TASK REQUIREMENTS:
Filter task. Return each line of the material that holds the string "flops".

[Start of Attachment]

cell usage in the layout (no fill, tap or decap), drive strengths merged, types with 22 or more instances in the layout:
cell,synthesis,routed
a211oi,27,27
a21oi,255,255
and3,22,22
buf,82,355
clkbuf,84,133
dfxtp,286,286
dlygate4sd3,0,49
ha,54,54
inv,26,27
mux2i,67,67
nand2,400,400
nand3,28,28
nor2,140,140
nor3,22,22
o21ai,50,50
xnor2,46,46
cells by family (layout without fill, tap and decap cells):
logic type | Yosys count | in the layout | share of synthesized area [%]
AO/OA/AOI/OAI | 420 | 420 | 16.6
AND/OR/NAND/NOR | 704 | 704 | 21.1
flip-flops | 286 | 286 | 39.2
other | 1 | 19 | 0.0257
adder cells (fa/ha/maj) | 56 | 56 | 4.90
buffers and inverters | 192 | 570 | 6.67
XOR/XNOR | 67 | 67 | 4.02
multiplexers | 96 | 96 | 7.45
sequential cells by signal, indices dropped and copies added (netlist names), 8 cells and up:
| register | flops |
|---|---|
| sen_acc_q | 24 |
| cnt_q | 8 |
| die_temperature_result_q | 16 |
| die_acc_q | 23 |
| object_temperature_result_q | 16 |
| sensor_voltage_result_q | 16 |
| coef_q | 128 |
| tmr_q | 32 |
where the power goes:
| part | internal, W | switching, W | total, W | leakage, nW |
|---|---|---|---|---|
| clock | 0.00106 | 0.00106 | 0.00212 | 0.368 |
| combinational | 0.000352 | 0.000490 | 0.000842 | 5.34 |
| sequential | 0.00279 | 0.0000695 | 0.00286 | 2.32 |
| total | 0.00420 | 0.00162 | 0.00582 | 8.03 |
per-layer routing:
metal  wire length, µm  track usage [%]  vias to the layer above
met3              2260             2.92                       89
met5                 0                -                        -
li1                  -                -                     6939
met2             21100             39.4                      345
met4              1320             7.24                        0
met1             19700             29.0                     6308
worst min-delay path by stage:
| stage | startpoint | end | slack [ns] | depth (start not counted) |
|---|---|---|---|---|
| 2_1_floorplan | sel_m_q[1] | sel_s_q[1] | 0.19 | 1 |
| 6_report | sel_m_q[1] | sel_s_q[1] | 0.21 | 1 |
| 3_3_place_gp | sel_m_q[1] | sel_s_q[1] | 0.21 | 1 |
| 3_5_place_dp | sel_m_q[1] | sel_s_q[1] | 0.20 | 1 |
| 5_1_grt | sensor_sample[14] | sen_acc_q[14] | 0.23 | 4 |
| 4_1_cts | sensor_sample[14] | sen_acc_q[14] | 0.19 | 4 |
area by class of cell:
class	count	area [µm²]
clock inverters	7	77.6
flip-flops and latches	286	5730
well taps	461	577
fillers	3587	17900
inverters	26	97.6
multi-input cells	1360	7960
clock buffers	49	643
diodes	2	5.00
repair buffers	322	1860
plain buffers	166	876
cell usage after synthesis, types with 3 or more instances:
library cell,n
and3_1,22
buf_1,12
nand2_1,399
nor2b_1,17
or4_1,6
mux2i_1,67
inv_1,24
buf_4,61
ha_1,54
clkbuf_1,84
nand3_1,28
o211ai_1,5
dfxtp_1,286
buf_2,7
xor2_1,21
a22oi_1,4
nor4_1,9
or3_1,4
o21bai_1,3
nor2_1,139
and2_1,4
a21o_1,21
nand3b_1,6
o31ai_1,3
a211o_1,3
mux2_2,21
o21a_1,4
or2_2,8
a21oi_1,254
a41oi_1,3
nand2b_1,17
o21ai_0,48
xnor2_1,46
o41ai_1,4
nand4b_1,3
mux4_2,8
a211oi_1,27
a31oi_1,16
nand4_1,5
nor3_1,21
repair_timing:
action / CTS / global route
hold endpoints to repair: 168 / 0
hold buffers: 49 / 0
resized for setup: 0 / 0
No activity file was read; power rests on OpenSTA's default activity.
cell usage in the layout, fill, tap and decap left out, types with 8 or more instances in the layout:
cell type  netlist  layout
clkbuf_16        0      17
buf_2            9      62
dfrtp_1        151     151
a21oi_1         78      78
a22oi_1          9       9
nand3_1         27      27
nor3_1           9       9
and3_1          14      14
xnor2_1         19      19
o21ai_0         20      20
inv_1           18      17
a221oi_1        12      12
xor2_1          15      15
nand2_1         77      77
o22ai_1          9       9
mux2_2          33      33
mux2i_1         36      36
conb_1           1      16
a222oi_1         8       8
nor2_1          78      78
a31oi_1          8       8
### src/scpuif_pkg.sv
// package: register map, field positions and timing for the cpu interface block
package scpuif_pkg;
    // ------------------------------------------------------------------
    // register map (printed offsets are not all multiples of four)
    // ------------------------------------------------------------------
    localparam logic [7:0]  MISC_CPU_CONTROL_IDX   = 8'h3F;
    localparam logic [7:0]  SPECIAL_CPU_FEATURE_IDX = 8'hAD;
    localparam logic [7:0]  LOCAL_MASTER_CFG_IDX   = 8'hA0;
    localparam logic [7:0]  STATUS_IDX             = 8'hB0;
    localparam logic [7:0]  RESET_VAL              = 8'h00;
    // ------------------------------------------------------------------
    // special feature, misc and local master field positions
    // ------------------------------------------------------------------
    localparam int FEAT_READY_DIRECT   = 0;
    localparam int FEAT_COPROC_OVRD    = 1;
    localparam int FEAT_DMA_ACK_FORCE  = 2;
    localparam int FEAT_CPU_SOFT_RESET_TOGGLE  = 3;
    localparam int FEAT_ADDR20_MASK_OUT_FORCE     = 4;
    localparam int FEAT_CPU_POWER_OFF  = 5;
    localparam int FEAT_HARD_RST_NOW   = 6;
    localparam int FEAT_CLAIM_IGNORE   = 7;
    localparam int MISC_LINEAR_BURST   = 7;
    localparam int LMC_MASTER_ENABLE   = 5;
    // ------------------------------------------------------------------
    // timing
    // ------------------------------------------------------------------
    localparam int CLOCK_MHZ           = 50;
    localparam int RESET_PULSE_CYCLES  = 128;
    localparam int RST_CNT_W           = 8;
    localparam int PWR_DELAY_US        = 10;
    localparam int PWR_DELAY_CYCLES    = PWR_DELAY_US * CLOCK_MHZ;
    localparam int PWR_CNT_W           = 16;
    // resume sequencer states, gray from idle through power to reset
    typedef enum logic [1:0] {
        SCP_IDLE   = 2'b00,
        SCP_POWER  = 2'b01,
        SCP_RESET  = 2'b11
    } scpuif_rsm_t;
endpackage
==> config.mk <==
export PLATFORM = sky130hd
export DESIGN_NAME = uart_rx_format
export DESIGN_NICKNAME = d
export VERILOG_FILES = /design/src/rtl/uart_rx_fmt_pkg.sv /design/src/rtl/uart_rx_format.sv
export VERILOG_INCLUDE_DIRS = /design/src /design/src/rtl
export SDC_FILE = /design/constraint.sdc
export NUM_CORES = 1
export LEC_CHECK = 0
export BUFFER_PORTS_ARGS = -buffer_cell sky130_fd_sc_hd__buf_2
export CORE_ASPECT_RATIO = 1.1
export CORE_MARGIN = 2
export CORE_UTILIZATION = 25
export DETAILED_ROUTE_END_ITERATION = 8
export GPL_ROUTABILITY_DRIVEN = 0
export GPL_TIMING_DRIVEN = 1
export PLACE_DENSITY = 0.36
export SLEW_MARGIN = 5
export SYNTH_ARGS = -nofsm -noshare
export SYNTH_HDL_FRONTEND = slang
export SYNTH_SLANG_ARGS = --single-unit
==> constraint.sdc <==
create_clock -name clk -period 5 [get_ports clk]
set_clock_uncertainty 0.2 [all_clocks]
set_input_delay 0.5 -clock clk [delete_from_list [all_inputs] [get_ports clk]]
set_output_delay 0.5 -clock clk [all_outputs]
set_load 0.02 [all_outputs]
==> src/rtl/uart_rx_fmt_defs.svh <==
// constants for the receive format and baud divisor block
// assumes inclusion by the package and the design file
`ifndef UART_RX_FMT_DEFS_SVH
`define UART_RX_FMT_DEFS_SVH

// ----------------------------------------
// register byte addresses
// ----------------------------------------
`define ADDR_RX_FORMAT      8'h1C
`define ADDR_DIV_INT        8'h24
`define ADDR_DIV_FRAC       8'h28
`define ADDR_CTRL           8'h30
`define ADDR_STATUS         8'h34
`define ADDR_IRQ_STATUS     8'h38
`define ADDR_IRQ_ENABLE     8'h3C
`define ADDR_IRQ_CLEAR      8'h40
`define ADDR_RX_DATA        8'h44

// ----------------------------------------
// field positions
// ----------------------------------------
`define FMT_PARITY_ON       1
`define FMT_EVEN_SELECT     2
`define FMT_TWO_STOP        3
`define FMT_QUEUE_ON        4
`define FMT_WLEN_LO         5
`define FMT_WLEN_HI         6
`define FMT_STICK           7
`define FMT_MASK            32'h0000_00FE
`define DIV_INT_MASK        32'h0000_FFFF
`define DIV_FRAC_MASK       32'h0000_003F
`define CTRL_OVERSAMPLE     0
`define STAT_EMPTY          0
`define STAT_FULL           1
`define IRQ_RECEIVED        0
`define IRQ_PARITY_ERR      1
`define IRQ_FRAME_ERR       2
`define IRQ_OVERRUN         3

// ----------------------------------------
// sizes and timing
// ----------------------------------------
`define OVS_NORMAL          5'h10
`define OVS_FAST            5'h08
`define FIFO_DEPTH          8
`define FIFO_PTR_W          3
`define FIFO_CNT_W          4
`define AXI_RESP_OKAY       2'h0
`define AXI_RESP_SLVERR     2'h2

`endif

==> src/rtl/uart_rx_fmt_pkg.sv <==
// types for the receive format and baud divisor block
// assumes the defines header for sizes
`include "uart_rx_fmt_defs.svh"

package uart_rx_fmt_pkg;

	typedef enum logic [2:0] {
		IDLE,
		START,
		DATA,
		PARITY,
		STOP1,
		STOP2
	} rx_state_e;

	typedef struct packed {
		logic [31:0]                  format;
		logic [15:0]                  divisor_whole_part;
		logic [5:0]                   divisor_fraction_part;
		logic [15:0]                  divIntAct;
		logic [5:0]                   divFracAct;
		logic                         oversample;
		logic                         ovsAct;
		logic [3:0]                   irqStatus;
		logic [3:0]                   irqEnable;
		logic                         irq;
		rx_state_e                    state;
		logic [15:0]                  baudCnt;
		logic [6:0]                   fracAcc;
		logic [4:0]                   tick;
		logic [2:0]                   bitIdx;
		logic [7:0]                   shift;
		logic                         parityBad;
		logic                         frameBad;
		logic [7:0]                   hold;
		logic [`FIFO_DEPTH-1:0][9:0]  fifoMem;
		logic [`FIFO_PTR_W-1:0]       wrPtr;
		logic [`FIFO_PTR_W-1:0]       rdPtr;
		logic [`FIFO_CNT_W-1:0]       count;
		logic                         empty;
		logic                         awvalidTaken;
		logic                         wvalidTaken;
		logic [7:0]                   awaddr;
		logic [31:0]                  wdata;
		logic [3:0]                   wstrb;
		logic                         awready;
		logic                         wready;
		logic                         bvalid;
		logic [1:0]                   bresp;
		logic                         arready;
		logic                         rvalid;
		logic [31:0]                  rdata;
		logic [1:0]                   rresp;
		logic                         rxd;
	} state_s;

endpackage

==> src/rtl/uart_rx_format.sv <==
// receive framing, line format and baud divisor registers of a serial port
// assumes AXI4-Lite master on clk, receive line synchronous to clk
//
// Our own choice: register access over AXI4-Lite.
`timescale 1ns/100ps
`include "uart_rx_fmt_defs.svh"

// Notes on behaviour
// - parity even when select set, else odd
// - two stop checked when select set
// - queue on buffers, else single holding
// - word length field selects five to eight
// - stick with even expects parity zero
// - stick with odd expects parity one
// - oversample select zero gives sixteen ticks
// - oversample select one gives eight ticks
// - sixteen bit whole part in low bits
// - six bit fraction field resets zero
// - empty flag follows holding or queue
module uart_rx_format (
	input  wire logic        clk,
	input  wire logic        arst_n,
	input  wire logic        rxLine,
	input  wire logic [7:0]  awaddr,
	input  wire logic        awvalid,
	output logic             awready,
	input  wire logic [31:0] wdata,
	input  wire logic [3:0]  wstrb,
	input  wire logic        wvalid,
	output logic             wready,
	output logic [1:0]       bresp,
	output logic             bvalid,
	input  wire logic        bready,
	input  wire logic [7:0]  araddr,
	input  wire logic        arvalid,
	output logic             arready,
	output logic [31:0]      rdata,
	output logic [1:0]       rresp,
	output logic             rvalid,
	input  wire logic        rready,
	output logic             irq
);

	uart_rx_fmt_pkg::state_s s_reg;
	uart_rx_fmt_pkg::state_s s_next;

	function automatic logic [31:0] merge(input logic [31:0] old, input logic [31:0] nw, input logic [3:0] be);
		logic [31:0] r;
		r = old;
		for (int i = 0; i < 4; i++) begin
			if (be[i]) begin
				r[i*8 +: 8] = nw[i*8 +: 8];
			end
		end
		return r;
	endfunction

	function automatic logic [3:0] wordBits(input logic [1:0] wl);
		return 4'(wl) + 4'h5;
	endfunction

	// ----------------------------------------
	// next state
	// ----------------------------------------
	logic        tickHit;
	logic [4:0]  ovsTicks;
	logic [4:0]  midTick;
	logic        charDone;
	logic        expParity;
	logic [7:0]  dataAligned;
	logic        wrGo;
	logic        rdGo;
	logic [31:0] wr;
	logic        popData;
	logic        queueOn;
	logic [3:0]  events;

	always_comb begin
		s_next = s_reg;
		charDone = 1'b0;
		events = 4'h0;
		queueOn = s_reg.format[`FMT_QUEUE_ON];
		s_next.rxd = rxLine;
		ovsTicks = s_reg.ovsAct ? `OVS_FAST : `OVS_NORMAL;
		midTick = ovsTicks >> 1;
		// baud tick: divisor whole part plus fractional carry
		tickHit = 1'b0;
		if (s_reg.state == uart_rx_fmt_pkg::IDLE) begin
			s_next.baudCnt = 16'h0000;
			s_next.fracAcc = 7'h00;
			s_next.tick = 5'h00;
		end else if (s_reg.baudCnt + 16'h0001 >= s_reg.divIntAct + 16'(s_reg.fracAcc[6])) begin
			s_next.baudCnt = 16'h0000;
			s_next.fracAcc = {1'b0, s_reg.fracAcc[5:0]} + {1'b0, s_reg.divFracAct};
			tickHit = 1'b1;
		end else begin
			s_next.baudCnt = s_reg.baudCnt + 16'h0001;
		end
		expParity = s_reg.format[`FMT_STICK] ? ~s_reg.format[`FMT_EVEN_SELECT]
			: (^s_reg.shift) ^ ~s_reg.format[`FMT_EVEN_SELECT];
		dataAligned = s_reg.shift >> (4'h8 - wordBits(s_reg.format[`FMT_WLEN_HI:`FMT_WLEN_LO]));
		if (tickHit) begin
			s_next.tick = (s_reg.tick + 5'h01 == ovsTicks) ? 5'h00 : s_reg.tick + 5'h01;
		end
		case (s_reg.state)
			uart_rx_fmt_pkg::IDLE: begin
				s_next.parityBad = 1'b0;
				s_next.frameBad = 1'b0;
				s_next.shift = 8'h00;
				if (!s_reg.rxd) begin
					s_next.state = uart_rx_fmt_pkg::START;
				end
			end
			uart_rx_fmt_pkg::START: begin
				if (tickHit && s_reg.tick == midTick - 5'h01) begin
					s_next.tick = 5'h00;
					s_next.bitIdx = 3'h0;
					s_next.state = s_reg.rxd ? uart_rx_fmt_pkg::IDLE : uart_rx_fmt_pkg::DATA;
				end
			end
			uart_rx_fmt_pkg::DATA: begin
				if (tickHit && s_reg.tick == ovsTicks - 5'h01) begin
					s_next.shift = {s_reg.rxd, s_reg.shift[7:1]};
					s_next.bitIdx = s_reg.bitIdx + 3'h1;
					if (4'(s_reg.bitIdx) + 4'h1 == wordBits(s_reg.format[`FMT_WLEN_HI:`FMT_WLEN_LO])) begin
						s_next.state = s_reg.format[`FMT_PARITY_ON] ? uart_rx_fmt_pkg::PARITY : uart_rx_fmt_pkg::STOP1;
					end
				end
			end
			uart_rx_fmt_pkg::PARITY: begin
				if (tickHit && s_reg.tick == ovsTicks - 5'h01) begin
					s_next.parityBad = (s_reg.rxd != expParity);
					s_next.state = uart_rx_fmt_pkg::STOP1;
				end
			end
			uart_rx_fmt_pkg::STOP1: begin
				if (tickHit && s_reg.tick == ovsTicks - 5'h01) begin
					s_next.frameBad = ~s_reg.rxd;
					if (s_reg.format[`FMT_TWO_STOP]) begin
						s_next.state = uart_rx_fmt_pkg::STOP2;
					end else begin
						charDone = 1'b1;
						s_next.state = uart_rx_fmt_pkg::IDLE;
					end
				end
			end
			uart_rx_fmt_pkg::STOP2: begin
				if (tickHit && s_reg.tick == ovsTicks - 5'h01) begin
					s_next.frameBad = s_reg.frameBad | ~s_reg.rxd;
					charDone = 1'b1;
					s_next.state = uart_rx_fmt_pkg::IDLE;
				end
			end
			default: begin
				s_next.state = uart_rx_fmt_pkg::IDLE;
			end
		endcase
		// divisor takes effect only between characters
		if (s_reg.state == uart_rx_fmt_pkg::IDLE) begin
			s_next.divIntAct = s_reg.divisor_whole_part;
			s_next.divFracAct = s_reg.divisor_fraction_part;
			s_next.ovsAct = s_reg.oversample;
		end
		// ----------------------------------------
		// bus read
		// ----------------------------------------
		rdGo = arvalid && s_reg.arready;
		popData = 1'b0;
		s_next.arready = 1'b0;
		if (s_reg.rvalid && rready) begin
			s_next.rvalid = 1'b0;
		end
		if (!s_reg.rvalid && !s_reg.arready && !s_next.rvalid && arvalid) begin
			s_next.arready = 1'b1;
		end
		if (rdGo) begin
			s_next.rvalid = 1'b1;
			s_next.rresp = `AXI_RESP_OKAY;
			s_next.rdata = 32'h0000_0000;
			if (araddr == `ADDR_RX_FORMAT) begin
				s_next.rdata = s_reg.format;
			end else if (araddr == `ADDR_DIV_INT) begin
				s_next.rdata = {16'h0000, s_reg.divisor_whole_part};
			end else if (araddr == `ADDR_DIV_FRAC) begin
				s_next.rdata = {26'h000_0000, s_reg.divisor_fraction_part};
			end else if (araddr == `ADDR_CTRL) begin
				s_next.rdata = {31'h0000_0000, s_reg.oversample};
			end else if (araddr == `ADDR_STATUS) begin
				s_next.rdata = {30'h0000_0000, (queueOn ? s_reg.count == `FIFO_CNT_W'(`FIFO_DEPTH) : !s_reg.empty),
					s_reg.empty};
			end else if (araddr == `ADDR_IRQ_STATUS) begin
				s_next.rdata = {28'h000_0000, s_reg.irqStatus};
			end else if (araddr == `ADDR_IRQ_ENABLE) begin
				s_next.rdata = {28'h000_0000, s_reg.irqEnable};
			end else if (araddr == `ADDR_RX_DATA) begin
				s_next.rdata = queueOn ? {22'h00_0000, s_reg.fifoMem[s_reg.rdPtr]} : {24'h00_0000, s_reg.hold};
				popData = !s_reg.empty;
			end else begin
				s_next.rresp = `AXI_RESP_SLVERR;
			end
		end
		// ----------------------------------------
		// bus write
		// ----------------------------------------
		s_next.awready = 1'b0;
		s_next.wready = 1'b0;
		if (awvalid && s_reg.awready) begin
			s_next.awvalidTaken = 1'b1;
			s_next.awaddr = awaddr;
		end
		if (wvalid && s_reg.wready) begin
			s_next.wvalidTaken = 1'b1;
			s_next.wdata = wdata;
			s_next.wstrb = wstrb;
		end
		if (!s_reg.bvalid && !s_next.awvalidTaken && !s_reg.awready && awvalid) begin
			s_next.awready = 1'b1;
		end
		if (!s_reg.bvalid && !s_next.wvalidTaken && !s_reg.wready && wvalid) begin
			s_next.wready = 1'b1;
		end
		if (s_reg.bvalid && bready) begin
			s_next.bvalid = 1'b0;
		end
		wrGo = s_reg.awvalidTaken && s_reg.wvalidTaken && !s_reg.bvalid;
		if (wrGo) begin
			s_next.awvalidTaken = 1'b0;
			s_next.wvalidTaken = 1'b0;
			s_next.bvalid = 1'b1;
			s_next.bresp = `AXI_RESP_OKAY;
			if (s_reg.awaddr == `ADDR_RX_FORMAT) begin
				wr = merge(s_reg.format, s_reg.wdata, s_reg.wstrb);
				s_next.format = wr & `FMT_MASK;
			end else if (s_reg.awaddr == `ADDR_DIV_INT) begin
				wr = merge({16'h0000, s_reg.divisor_whole_part}, s_reg.wdata, s_reg.wstrb);
				s_next.divisor_whole_part = wr[15:0];
			end else if (s_reg.awaddr == `ADDR_DIV_FRAC) begin
				wr = merge({26'h000_0000, s_reg.divisor_fraction_part}, s_reg.wdata, s_reg.wstrb);
				s_next.divisor_fraction_part = wr[5:0];
			end else if (s_reg.awaddr == `ADDR_CTRL) begin
				wr = merge({31'h0000_0000, s_reg.oversample}, s_reg.wdata, s_reg.wstrb);
				s_next.oversample = wr[`CTRL_OVERSAMPLE];
			end else if (s_reg.awaddr == `ADDR_IRQ_ENABLE) begin
				wr = merge({28'h000_0000, s_reg.irqEnable}, s_reg.wdata, s_reg.wstrb);
				s_next.irqEnable = wr[3:0];
			end else if (s_reg.awaddr == `ADDR_IRQ_CLEAR) begin
				wr = merge(32'h0000_0000, s_reg.wdata, s_reg.wstrb);
				s_next.irqStatus = s_reg.irqStatus & ~wr[3:0];
			end else begin
				wr = 32'h0000_0000;
				s_next.bresp = `AXI_RESP_SLVERR;
			end
		end else begin
			wr = 32'h0000_0000;
		end
		// ----------------------------------------
		// receive storage
		// ----------------------------------------
		if (popData) begin
			if (queueOn) begin
				s_next.rdPtr = s_reg.rdPtr + `FIFO_PTR_W'(1);
				s_next.count = s_reg.count - `FIFO_CNT_W'(1);
				s_next.empty = (s_reg.count == `FIFO_CNT_W'(1));
			end else begin
				s_next.empty = 1'b1;
			end
		end
		if (charDone) begin
			events[`IRQ_RECEIVED] = 1'b1;
			events[`IRQ_PARITY_ERR] = s_next.parityBad;
			events[`IRQ_FRAME_ERR] = s_next.frameBad;
			if (queueOn) begin
				if (s_next.count == `FIFO_CNT_W'(`FIFO_DEPTH)) begin
					events[`IRQ_OVERRUN] = 1'b1;
				end else begin
					s_next.fifoMem[s_reg.wrPtr] = {s_next.frameBad, s_next.parityBad, dataAligned};
					s_next.wrPtr = s_reg.wrPtr + `FIFO_PTR_W'(1);
					s_next.count = s_next.count + `FIFO_CNT_W'(1);
					s_next.empty = 1'b0;
				end
			end else begin
				events[`IRQ_OVERRUN] = !s_next.empty;
				s_next.hold = dataAligned;
				s_next.empty = 1'b0;
			end
		end
		// set wins over clear
		s_next.irqStatus = s_next.irqStatus | events;
		s_next.irq = |(s_next.irqStatus & s_next.irqEnable);
	end

	always_ff @(posedge clk or negedge arst_n) begin
		if (!arst_n) begin
			s_reg <= '0;
			s_reg.empty <= 1'b1;
			s_reg.rxd <= 1'b1;
			s_reg.state <= uart_rx_fmt_pkg::IDLE;
		end else begin
			s_reg <= s_next;
		end
	end

	assign awready = s_reg.awready;
	assign wready = s_reg.wready;
	assign bvalid = s_reg.bvalid;
	assign bresp = s_reg.bresp;
	assign arready = s_reg.arready;
	assign rvalid = s_reg.rvalid;
	assign rdata = s_reg.rdata;
	assign rresp = s_reg.rresp;
	assign irq = s_reg.irq;
endmodule // uart_rx_format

[End of Attachment]

WRITTEN SOLUTION:
flip-flops | 286 | 286 | 39.2
| register | flops |
flip-flops and latches	286	5730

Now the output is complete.